5. SM vede il ribollire di gruppi e iniziative, ma cosa propone a “tutte queste molecole” che turbinano senza organizzazione e orientamento comuni? La campagna in difesa della Costituzione (“un’assemblea l’8 settembre a Roma per poi proseguire in una successiva manifestazione nazionale in ottobre”). E per illustrare la sua proposta indica (ha l’ingenuità di indicare) “i referendum sull’acqua pubblica”. Che sono il caso esemplare di vittorie a prima vista inutili, ma in realtà utili a scoraggiare le masse popolari se lasciamo campo libero alla sinistra borghese. Vittorie che servono alle masse popolari solo se da esse impariamo cosa fare e cosa non fare. Vista la grande vittoria ai referendum di giugno 2011 e le nulle conseguenze politiche o in qualche altro modo pratiche che essa ha avuto, richiamarla come esempio positivo, da imitare e replicare, a proposito della campagna promossa ora da Rodotà, Landini e tanti altri autorevoli personaggi e gruppi a difesa della Costituzione, vuol dire iscrivere anche questa campagna alla serie delle cause perse. Ed è proprio trascinandole di causa persa in causa persa che la sinistra borghese ha disperso il seguito tra le masse popolari che aveva ereditato dalla storia e che i suoi epigoni scoraggiano e disperdono la mobilitazione di oggi. Passando da mobilitazione senza risultati a mobilitazione senza risultati, le masse popolari finiscono per perdere fiducia nella propria sorte e rassegnarsi a quella imposta dai JpMorgan e dai suoi funzionari: i fautori della mobilitazione reazionaria delle masse popolari. Perché i catastrofisti dicono una verità importante: la crisi del capitalismo non si ferma, la Comunità Internazionale dei gruppi imperialisti europei, americani e sionisti non spinge l’umanità in uno stato più arretrato di quello che essa aveva raggiunto con la prima ondata della rivoluzione proletaria: la spinge senza sosta in un vortice che porterebbe alla distruzione dell’umanità stessa se la lotta delle classi e dei popoli oppressi non ponesse fine al capitalismo e alla sua crisi.
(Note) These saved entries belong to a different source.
==> src/rtl/reflect_coeff_quant.sv <==
// Reflection-coefficient quantiser: 3-stage scale/round/saturate pipeline with frame index tagging.
// Optional REFL_STICKY_SAT_EN adds frame_sat, the running OR of out_sat across the current frame.
module reflect_coeff_quant #(
  parameter int          IN_W     = 32,
  parameter int          OUT_W    = 16,
  parameter logic [15:0] SCALE    = 16'h7FF8,
  parameter int          FRAC     = 15,
  parameter int          ORDER    = 10,
  parameter int          B_OFFSET = 2,
  parameter int          B_SHIFT  = 2,
  localparam int         IDX_W    = $clog2(ORDER),
  localparam int         P_W      = IN_W + 17
) (
  input  logic             clk,
  input  logic             rst,
  input  logic [IN_W-1:0]  in_k,
  input  logic             in_valid,
  output logic             in_ready,
  output logic [OUT_W-1:0] out_k,
  output logic [OUT_W-1:0] out_b,
  output logic [IDX_W-1:0] out_idx,
  output logic             out_last,
  output logic             out_sat,
  output logic             out_valid,
  input  logic             out_ready
`ifdef REFL_STICKY_SAT_EN
  , output logic           frame_sat
`endif
);

  localparam logic signed [P_W-1:0] RND       = P_W'(64'd1 << (FRAC - 1));
  localparam logic signed [P_W-1:0] K_MAX     = P_W'((64'd1 << (OUT_W - 1)) - 64'd1);
  localparam logic signed [P_W-1:0] K_MIN     = -K_MAX;
  localparam logic [IDX_W-1:0]      IDX_LAST  = IDX_W'(ORDER - 1);
  localparam logic [IDX_W-1:0]      IDX_ZERO  = {IDX_W{1'b0}};

  // Symmetric clamp: returns {sat, k}; the most-negative code is never produced.
  function automatic logic [OUT_W:0] sat_k(input logic signed [P_W-1:0] q);
    logic [OUT_W:0] res;
    if (q > K_MAX) begin
      res = {1'b1, K_MAX[OUT_W-1:0]};
    end else if (q < K_MIN) begin
      res = {1'b1, K_MIN[OUT_W-1:0]};
    end else begin
      res = {1'b0, q[OUT_W-1:0]};
    end
    return res;
  endfunction

  logic                    en_s, in_xfer_s, s1_ld_s, s2_ld_s, s3_ld_s;
  logic signed [P_W-1:0]   ink_ext_s, scale_ext_s, p_s, q_s;
  logic [OUT_W-1:0]        bt_s;
  logic [OUT_W:0]          ksat_s;

  logic [IDX_W-1:0]        idx_q, idx_d;
  logic                    s1_valid_q, s1_valid_d, s2_valid_q, s2_valid_d, out_valid_q, out_valid_d;
  logic signed [P_W-1:0]   s1_p_q, s1_p_d, s2_r_q, s2_r_d;
  logic [OUT_W-1:0]        s1_bt_q, s1_bt_d, s2_bs_q, s2_bs_d;
  logic [IDX_W-1:0]        s1_idx_q, s1_idx_d, s2_idx_q, s2_idx_d, out_idx_q, out_idx_d;
  logic [OUT_W-1:0]        out_k_q, out_k_d, out_b_q, out_b_d;
  logic                    out_last_q, out_last_d, out_sat_q, out_sat_d;

  assign en_s      = !(out_valid_q && !out_ready);
  assign in_xfer_s = in_valid && en_s;
  assign s1_ld_s   = en_s && in_valid;
  assign s2_ld_s   = en_s && s1_valid_q;
  assign s3_ld_s   = en_s && s2_valid_q;

  assign ink_ext_s   = P_W'($signed(in_k));
  assign scale_ext_s = $signed({{(P_W-16){1'b0}}, SCALE});
  assign p_s         = ink_ext_s * scale_ext_s;
  assign bt_s        = OUT_W'(in_k + IN_W'(B_OFFSET));
  assign q_s         = s2_r_q >>> FRAC;
  assign ksat_s      = sat_k(q_s);

  // Next-state for index counter and all pipeline stages; stalled stages hold.
  always_comb begin
    idx_d       = idx_q;
    if (in_xfer_s) begin
      idx_d = (idx_q == IDX_LAST) ? IDX_ZERO : idx_q + IDX_W'(1);
    end else begin
      idx_d = idx_q;
    end
    s1_valid_d  = en_s ? in_valid   : s1_valid_q;
    s2_valid_d  = en_s ? s1_valid_q : s2_valid_q;
    out_valid_d = en_s ? s2_valid_q : out_valid_q;
    s1_p_d      = s1_ld_s ? p_s   : s1_p_q;
    s1_bt_d     = s1_ld_s ? bt_s  : s1_bt_q;
    s1_idx_d    = s1_ld_s ? idx_q : s1_idx_q;
    s2_r_d      = s2_ld_s ? s1_p_q + RND : s2_r_q;
    s2_bs_d     = s2_ld_s ? OUT_W'($signed(s1_bt_q) >>> B_SHIFT) : s2_bs_q;
    s2_idx_d    = s2_ld_s ? s1_idx_q : s2_idx_q;
    out_k_d     = s3_ld_s ? ksat_s[OUT_W-1:0] : out_k_q;
    out_sat_d   = s3_ld_s ? ksat_s[OUT_W]     : out_sat_q;
    out_b_d     = s3_ld_s ? s2_bs_q           : out_b_q;
    out_idx_d   = s3_ld_s ? s2_idx_q          : out_idx_q;
    out_last_d  = s3_ld_s ? (s2_idx_q == IDX_LAST) : out_last_q;
  end

  // Pipeline and counter registers.
  always_ff @(posedge clk or negedge rst) begin
    if (!rst) begin
      idx_q       <= IDX_ZERO;
      s1_valid_q  <= 1'b0;
      s2_valid_q  <= 1'b0;
      out_valid_q <= 1'b0;
      s1_p_q      <= '0;
      s1_bt_q     <= '0;
      s1_idx_q    <= IDX_ZERO;
      s2_r_q      <= '0;
      s2_bs_q     <= '0;
      s2_idx_q    <= IDX_ZERO;
      out_k_q     <= '0;
      out_b_q     <= '0;
      out_idx_q   <= IDX_ZERO;
      out_last_q  <= 1'b0;
      out_sat_q   <= 1'b0;
    end else begin
      idx_q       <= idx_d;
      s1_valid_q  <= s1_valid_d;
      s2_valid_q  <= s2_valid_d;
      out_valid_q <= out_valid_d;
      s1_p_q      <= s1_p_d;
      s1_bt_q     <= s1_bt_d;
      s1_idx_q    <= s1_idx_d;
      s2_r_q      <= s2_r_d;
      s2_bs_q     <= s2_bs_d;
      s2_idx_q    <= s2_idx_d;
      out_k_q     <= out_k_d;
      out_b_q     <= out_b_d;
      out_idx_q   <= out_idx_d;
      out_last_q  <= out_last_d;
      out_sat_q   <= out_sat_d;
    end
  end

  assign in_ready  = en_s;
  assign out_k     = out_k_q;
  assign out_b     = out_b_q;
  assign out_idx   = out_idx_q;
  assign out_last  = out_last_q;
  assign out_sat   = out_sat_q;
  assign out_valid = out_valid_q;

`ifdef REFL_STICKY_SAT_EN
  logic acc_q, acc_d, frame_sat_q, frame_sat_d, fs_base_s;

  // acc_q holds the OR of already-transferred outputs of the open frame.
  always_comb begin
    fs_base_s   = out_valid_q ? (out_last_q ? 1'b0 : frame_sat_q) : acc_q;
    frame_sat_d = s3_ld_s ? (fs_base_s | ksat_s[OUT_W]) : frame_sat_q;
    acc_d       = (out_valid_q && out_ready) ? (out_last_q ? 1'b0 : frame_sat_q) : acc_q;
  end

  // Sticky saturation registers.
  always_ff @(posedge clk or negedge rst) begin
    if (!rst) begin
      acc_q       <= 1'b0;
      frame_sat_q <= 1'b0;
    end else begin
      acc_q       <= acc_d;
      frame_sat_q <= frame_sat_d;
    end
  end

  assign frame_sat = frame_sat_q;
`endif

endmodule
==> config.mk <==
export PLATFORM = sky130hd
export DESIGN_NAME = reflect_coeff_quant
export DESIGN_NICKNAME = d
export VERILOG_FILES = /design/src/rtl/reflect_coeff_quant.sv
export SDC_FILE = /design/constraint.sdc
export NUM_CORES = 1
export LEC_CHECK = 0
export BUFFER_PORTS_ARGS = -buffer_cell sky130_fd_sc_hd__buf_2
export CORE_UTILIZATION = 35
export CTS_BUF_LIST = sky130_fd_sc_hd__clkbuf_16
export DETAILED_ROUTE_END_ITERATION = 12
export PLACE_DENSITY = 0.57
export REMOVE_ABC_BUFFERS = 1
export SLEW_MARGIN = 20
export SYNTH_ARGS = -nofsm -noshare
export SYNTH_HDL_FRONTEND = slang
export SYNTH_SLANG_ARGS = --single-unit
export TNS_END_PERCENT = 5
==> constraint.sdc <==
create_clock -name clk -period 2.86 [get_ports clk]
set_clock_uncertainty 0.1 [all_clocks]
set_input_delay 0.715 -clock clk [delete_from_list [all_inputs] [get_ports clk]]
set_output_delay 0.715 -clock clk [all_outputs]
set_load 0.01 [all_outputs]
* After elaboration in Yosys (flattened, before gate mapping)
Cells that the tools add are included.
** Word-level totals
- Register bits :: 176
- Bits in latches :: 0
- RAM bits :: 0
- Bits in read-only memories :: 0
- Output and inout bits :: 40
- Logic and storage cells :: 32
- Memories kept :: 0
** Cells by class
- Add/sub/neg operators :: 3
- $mul :: 1
- Div/mod/pow operators :: 0
- $lt $le $gt $ge :: 2
- Equal/unequal tests :: 2
- Shift operators :: 0
- Muxes and demuxes :: 3
- Bitwise operators :: 0
- Reductions and logical operators :: 6
** Operators by type and width (number)
- 49-bit by 16-bit adder with 49-bit output (second input constant) :: 1
- 32-bit by 13-bit multiplier with 45-bit output (second input constant) :: 1
- 34-bit by 16-bit greater-than comparator with 1-bit output (second input constant) :: 1
- 34-bit by 16-bit less-than comparator with 1-bit output (second input constant) :: 1
- 17-bit two-way mux :: 2
- 16-bit by 2-bit adder with 16-bit output (second input constant) :: 1
- 4-bit equality test (second input constant) :: 2
- 4-bit by 1-bit adder with 4-bit output (second input constant) :: 1
- 1-bit logical AND :: 4
- 4-bit two-way mux :: 1
- 1-bit logical NOT :: 2

* Logic depth before layout (Yosys ltp)
Gate-level depths: netlist of the first run.
- Depth after elaboration :: 4
- Depth in mapped cells :: 21
- Depth with buffers taken out :: 21

* Worst setup path after synthesis of the first run
Ideal clock, no wire load.
- Kind :: input -> register
- From :: input in_k[7]
- To :: register s1_p_q[44]
- Setup time :: 0.120 ns
- Arrival time :: 5.546 ns
- Data required time :: 2.640 ns
- Slack :: -2.906 ns
- Stages on the path :: 18
- Buffers on the path :: 0
- Path through :: inv_1 fa_1 inv_1 fa_1 fa_1 fa_1 inv_1 fa_1 inv_1 ha_1 a21oi_2 o211ai_1 and4_4 nand4bb_4 nand4_2 a21oi_1 or4_1 a31o_1
** Between the ends
- Cells in the longest elaborated chain, start to end :: 1
** RTL lines
- start: declaration :: line 16 : input logic [IN_W-1:0] in_k,
- 32-bit by 13-bit multiplier with 45-bit output :: line 71 : assign p_s = ink_ext_s * scale_ext_s;
- end signal: assignment :: line 123 : s1_p_q <= s1_p_d;
- end: declaration :: line 57 : logic signed [P_W-1:0] s1_p_q, s1_p_d, s2_r_q, s2_r_d;
Every way passes these cells.
A chain may end at the register's enable or synchronous reset.

* Worst setup path in the final report of the first run
- From :: input in_k[9]
- To :: register s1_p_q[41]
Same word-level chain as after synthesis.

==> flow_summary_export.csv, run 1 <==
group,metric,value,unit
timing,max_freq,0.191,GHz
run_status,violations,"setup timing",
setup_path,cp-start-kind,"primary input",
drt,routedWlPerCell,14.5,µm
synthesis,async_flop_share,100,%
synthesis,yosys-top-cells-area,"fa_1 31%, dfrtp_1 23%, ha_1 8.9%",
timing,worst_slew_pin_slew,1070,ps
final_layout,fillerInstances,4361,
setup_path,end_kind,"register",
synthesis,synth_area,16000,µm²
floorplanning,fp-row-count,78,
clocking,cts_root_buf,"clkbuf_16",
floorplanning,fp.coreArea,45300,µm²
synthesis,yosysSeqAreaShare,23.0,%
final_layout,area_growth_syn_to_layout,29.8,%
global_route,grt_antenna_before_repair,0,
setup_path,critical_path_class,"primary input to register",
floorplanning,die_width,216,µm
synthesis,ys.flop_type,"dfrtp_1",
synthesis,syn_inst,1632,
clocking,insertion_delay,420,ps
final_layout,final_cell_mix,"326 x inv_1, 290 x buf_4, 230 x fa_1",
synthesis,synth.avg_cell_area,9.82,µm²
timing,final.min_clock_period,5230,ps
setup_path,cp-startpoint,"in_k[9]",
drt,remaining_drc_errors,0,
synthesis,netlist-cell-type-count,71,
timing,setup_viol,34,
clocking,cts_tree,"built",
synthesis,yosys.area.top_type,"fa_1",
global_route,grt_pass1_wl,65800,µm
timing,whs,75.4,ps
timing,timing.final.ws_setup,-2370,ps
flow_run,maxCapViolCount,0,
global_route,grt-ovfl-total,0,
setup_path,rr_endpoint,"s2_r_q[44]",
min_path,hold_path_class,"primary input to asynchronous set/reset pin",
placed_design,gp_congestion,0.851,
final_layout,utilization,45.9,%
setup_path,crit_fanout,6,
drt,drt_pass1_iterations,5,
placed_design,port_buffers,75,
clocking,postCtsHoldBufs,0,
timing,rsz0062_at_grt,"yes",
timing,slew_violations,0,
setup_path,cp.required,3070,ps
clocking,path_clk_slew,70,ps
drt,ant_nets,0,
setup_path,rrSetupSlack,550,ps
timing,post-route-period-util,183,%
setup_path,cp.arrival,5430,ps
clocking,cts.path.max_buffers,2,
placed_design,dp_hpwl,31600,µm
synthesis,synth_edf_count,0,
final_layout,drive_gt1_share,31.5,%
drt,post_drt_via_cell_ratio,4.58,
floorplanning,fp.dieH,216,µm
floorplanning,ios,76,
final_layout,fin_nets,2380,
drt,num_vias,11900,
final_layout,mostFrequentLayoutCell,"inv_1",
timing,max_slew_margin,28.5,%
drt,drt_iter0_markers,516,
global_route,grt_max_degree,74,
synthesis,yosys.area.top_type_share,30.6,%
global_route,grt_pass1_vias,13300,
clocking,cts.sinks,147,
clocking,h-tree-depth,4,
floorplanning,start_util,35.4,%
setup_path,rr_startpoint,"s1_p_q[15]",
synthesis,synth-seq-cells,147,
floorplanning,dieArea,46600,µm²
global_route,track_usage,17.3,%
clocking,cts-buffers-inserted,17,
run_status,status,"complete, but fails checks",
final_layout,diodes,0,
setup_path,cp-endpoint,"s1_p_q[41]",
synthesis,ys_warn_count,0,
drt,drt-total-wl,37700,µm
setup_path,reg2reg_depth,9,
placed_design,post-place-ws,-3100,ps
timing,hold_viol,0,
## through the flow
step | instances | TNS, ps | instance area (µm²)
after floorplan | 1590 | -90220 | 15900
after global placement | 2533 | -96000 | 19000
after detailed placement | 2533 | -97850 | 19000
after CTS | 2598 | -72800 | 20700
after global routing | 2598 | -79680 | 20800
final | 2598 | -73290 | 20800
## area by class of cell
type | instances | area (µm²) | area share [%]
clock inverters | 15 | 160 | 0.770
repair buffers | 376 | 2820 | 13.6
flip-flops and latches | 147 | 3680 | 17.7
multi-input cells | 1067 | 11500 | 55.4
inverters | 376 | 1450 | 6.96
well taps | 600 | 751 | 3.61
clock buffers | 17 | 425 | 2.04
## flip-flops by register name, summed over array words and instances, names as in the netlist
name and cells:
s1_p_q 34, s2_bs_q 14, out_valid 1, s2_r_q 34, idx_q 4, out_idx 4
s2_valid_q 1, out_sat 1, s1_bt_q 14, out_k 16, out_last 1, s1_valid_q 1
s1_idx_q 4, s2_idx_q 4, out_b 14
## routing by layer
metal / wire (µm) / track usage, % / up-vias / share of wire (%)
met5: 0 / 0 / - / 0
met4: 296 / 3.03 / 0 / 0.79
met3: 949 / 2.07 / 21 / 2.5
met2: 18500 / 30.1 / 117 / 49
met1: 17900 / 23.4 / 5914 / 48
li1: - / - / 5846 / -
## kinds of logic (layout without fill, tap and decap cells)
group / Yosys count / after routing / synth area share, %
xor gates and xnor gates: 90 / 90 / 4.92
buffers and inverters: 418 / 784 / 9.90
AOI/OAI and AO/OA: 242 / 242 / 9.64
muxes: 43 / 43 / 2.99
DFF: 147 / 147 / 23.0
and+or+nand+nor: 333 / 333 / 10.1
adders and majority gates: 359 / 359 / 39.5
## how the worst min path moves through the flow
stage	slack [ps]	endpoint	cells past startpoint
detailed placement	370	s1_bt_q[12]	2
CTS	70	out_b[6]	1
global placement	360	s1_bt_q[2]	2
floorplan	320	idx_q[0]	0
finish	80	s1_bt_q[7]	1
global route	80	s1_bt_q[7]	1
## repair_timing
action                                  CTS  global route
pin swaps                               199            12
gates cloned                              0             0
endpoints found under the setup margin   34            34
buffers inserted                         33             0
resized for setup                       215            29
## synth_stat cells (3+ instances only)
cell,count
nand4_1,19
nor2b_1,3
a21oi_1,42
o21ai_0,100
nand3_1,29
or2_2,7
clkbuf_1,34
nand2_1,156
o21a_1,5
a211o_1,5
and3_1,16
a21o_1,26
nor4_1,7
or4_1,4
or3_1,4
xnor2_1,53
o22a_1,3
nor2_1,51
a211oi_1,3
fa_1,245
mux2i_1,4
a31oi_1,8
mux2_2,39
inv_1,376
dfrtp_1,147
xor2_1,37
o211ai_1,7
nor3_1,7
nor3_2,3
ha_1,114
o2111ai_1,3
nand2b_1,6
o31ai_1,4
o311ai_0,3
o21bai_1,8
buf_1,3
and4_1,5
and2_1,3
## worst max-delay path: stages
cell      delay, ps
buf_2           120
inv_4            60
fa_1            550
inv_1            80
buf_4           140
fa_2            550
fa_1            460
fa_1            560
inv_1            60
fa_1            530
inv_1            60
ha_4            300
nand4_1         140
nor2_2          160
nand2_1          60
o211ai_1        130
a31o_4          170
a21oi_4          90
o2111a_1        260
a221o_1         260
Power of run 1 is not shown: default switching activity piles up to over one toggle a cycle in this logic, so the estimate is an artifact.
==> inputs of run 2 (changes only) <==
CORE_UTILIZATION = 55   (was 35)
PLACE_DENSITY = 0.8   (was 0.57)
==> run 2 against run 1 <==
Effect of this change:
- the run still ends with setup timing left
- cell area shrank 2.5%
- sequential cell count unchanged
- hold slack better by 96 ps
- register-to-register slack lost 30 ps
- core utilization up 25 points
- setup slack got worse by 120 ps
- die area down 36%
- sequential share of layout area grew 0.46 points
- via count increased by 4.8%
- maximum frequency is 2.3% lower
- highest routed layer unchanged
==> flow_summary_export.csv, run 2 (same netlist as run 1, synthesis figures left out) <==
group,metric,value,unit
run_status,status,"complete, but fails checks",
run_status,violations,"setup timing",
setup_path,rr_endpoint,"s2_r_q[45]",
drt,ant_nets,0,
placed_design,gp_congestion,0.906,
timing,max_freq,0.187,GHz
timing,setup_viol,34,
floorplanning,start_util,55.8,%
timing,final.min_clock_period,5350,ps
placed_design,post-place-ws,-3100,ps
global_route,grt_antenna_before_repair,0,
drt,remaining_drc_errors,0,
drt,drt_iter0_markers,783,
final_layout,diodes,0,
min_path,hold_path_class,"primary input to asynchronous set/reset pin",
clocking,h-tree-depth,4,
timing,timing.final.ws_setup,-2490,ps
final_layout,mostFrequentLayoutCell,"inv_1",
timing,rsz0062_at_grt,"yes",
drt,routedWlPerCell,16.7,µm
placed_design,dp_hpwl,31000,µm
drt,num_vias,12500,
setup_path,end_kind,"register",
clocking,cts_tree,"built",
floorplanning,die_width,173,µm
setup_path,cp.required,3070,ps
timing,hold_viol,0,
timing,finalSetupTns,-76550,ps
global_route,track_usage,27.4,%
timing,slew_violations,0,
clocking,cts_root_buf,"clkbuf_16",
final_layout,area_growth_syn_to_layout,26.5,%
timing,post-route-period-util,187,%
final_layout,final_cell_mix,"330 x inv_1, 271 x buf_4, 228 x fa_1",
setup_path,critical_path_class,"primary input to register",
clocking,insertion_delay,420,ps
global_route,grt_pass1_vias,13600,
global_route,grt-ovfl-total,0,
timing,worst_slew_pin_slew,1070,ps
drt,drt_pass1_iterations,5,
setup_path,reg2reg_depth,8,
setup_path,cp-start-kind,"primary input",
final_layout,fillerInstances,1968,
clocking,cts.sinks,147,
global_route,grt_pass1_wl,65800,µm
setup_path,cp.arrival,5560,ps
final_layout,drive_gt1_share,30.2,%
placed_design,port_buffers,75,
final_layout,fin_nets,2365,
global_route,grt_max_degree,66,
clocking,postCtsHoldBufs,0,
timing,max_slew_margin,28.2,%
flow_run,maxCapViolCount,0,
floorplanning,fp.dieH,173,µm
clocking,cts-buffers-inserted,17,
setup_path,rrSetupSlack,520,ps
drt,post_drt_via_cell_ratio,5.27,
setup_path,crit_fanout,4,
floorplanning,fp-row-count,62,
clocking,cts.path.max_buffers,2,
floorplanning,dieArea,29800,µm²
floorplanning,ios,76,
floorplanning,fp.coreArea,28700,µm²
setup_path,rr_startpoint,"s1_p_q[16]",
clocking,path_clk_slew,70,ps
drt,drt-total-wl,39500,µm
## run 2: routing by layer
layer	vias up	share of wire (%)	track usage [%]
li1	5827	-	-
met5	-	0	0
met2	319	52	49.6
met4	0	1.9	7.08
met1	6261	43	35.1
met3	62	3.5	2.66
## run 2: area by class of cell
cell class	instances	area, µm²	share of cell area (%)
clock buffers	17	425	2.10
clock inverters	15	129	0.636
inverters	376	1440	7.09
multi-input cells	1067	11400	56.3
flip-flops and latches	147	3680	18.1
well taps	384	480	2.37
repair buffers	361	2710	13.4
## run 2: how the worst max path moves through the flow
stage / from / end / slack [ps] / cells past startpoint
after floorplan: in_k[7] / s1_p_q[44] / -2910 / 18
after global placement: in_k[11] / s1_p_q[25] / -2990 / 22
after CTS: in_k[16] / s1_p_q[44] / -2420 / 19
final: in_k[23] / s1_p_q[44] / -2490 / 19
after global routing: in_k[23] / s1_p_q[45] / -2610 / 21
after detailed placement: in_k[26] / s1_p_q[44] / -3100 / 18
## run 2: stage by stage
step | hold WS (ps) | instances | cell area [µm²] | utilization [%]
after floorplan | 319 | 1590 | 15900 | -
after global routing | 215 | 2367 | 20300 | 70.6
after detailed placement | 369 | 2309 | 18700 | 65.2
final | 171 | 2367 | 20300 | 70.6
after global placement | 357 | 2309 | 18700 | 65.2
after CTS | 197 | 2360 | 20000 | 69.7
## run 2: critical path, stage by stage
cell	delay, ps
buf_4	140
buf_6	130
fa_1	570
inv_1	70
fa_1	440
inv_1	90
fa_2	450
fa_1	560
inv_1	60
fa_1	540
inv_1	50
ha_1	330
a21o_1	200
a21oi_2	220
nor2_2	70
a211oi_4	210
a21oi_2	90
or4_1	410
a31o_1	220
## run 2: timing repair
action | in CTS | in global routing
pin swaps | 152 | 58
endpoints found under the hold margin | 0 | 0
resized for setup | 160 | 60
setup buffers | 19 | 7
setup endpoints to repair | 34 | 34
Power of run 2 is left out for the same reason.
==> inputs of run 3 (changes only) <==
CORE_ASPECT_RATIO = 0.5   (was not set)
SETUP_SLACK_MARGIN = 0.5   (was not set)
==> run 3 against run 2 <==
Effect of this change:
- the run still ends with setup timing left
- cell area rose by 1.9%
- setup slack got worse by 340 ps
- critical endpoint is now s1_p_q[38]
- maximum frequency fell by 6.1%
- non-clock buffer count rose by 24
- register-to-register slack got worse by 160 ps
Come fa la sinistra a “soffiare nel vento” delle “migliaia di turbolenze sociali” e delle “insorgenze popolari” se non sa neanche in che direzione soffiare? Se con il suo “pensiero debole” non capisce da dove viene il vento e se essa stessa non ha obiettivi e direzioni di marcia da indicare ai “processi evidentemente ancora imperfetti e incompiuti”?
Queste sono le riflessioni a cui invitiamo i nostri lettori, a partire dall’articolo di Sandro Medici.
(*) Quanto ai pellegrini del nulla, invitiamo i nostri lettori a capire il senso dell’espressione, che in questa fase di debolezza del movimento comunista italiano e internazionale si addice a un numero considerevole di eroici combattenti (da Nidal Malik Hasan a Bradley Manning) e di onesti esponenti della sinistra borghese, leggendo l’articolo Il destino di Matteotti di Antonio Gramsci.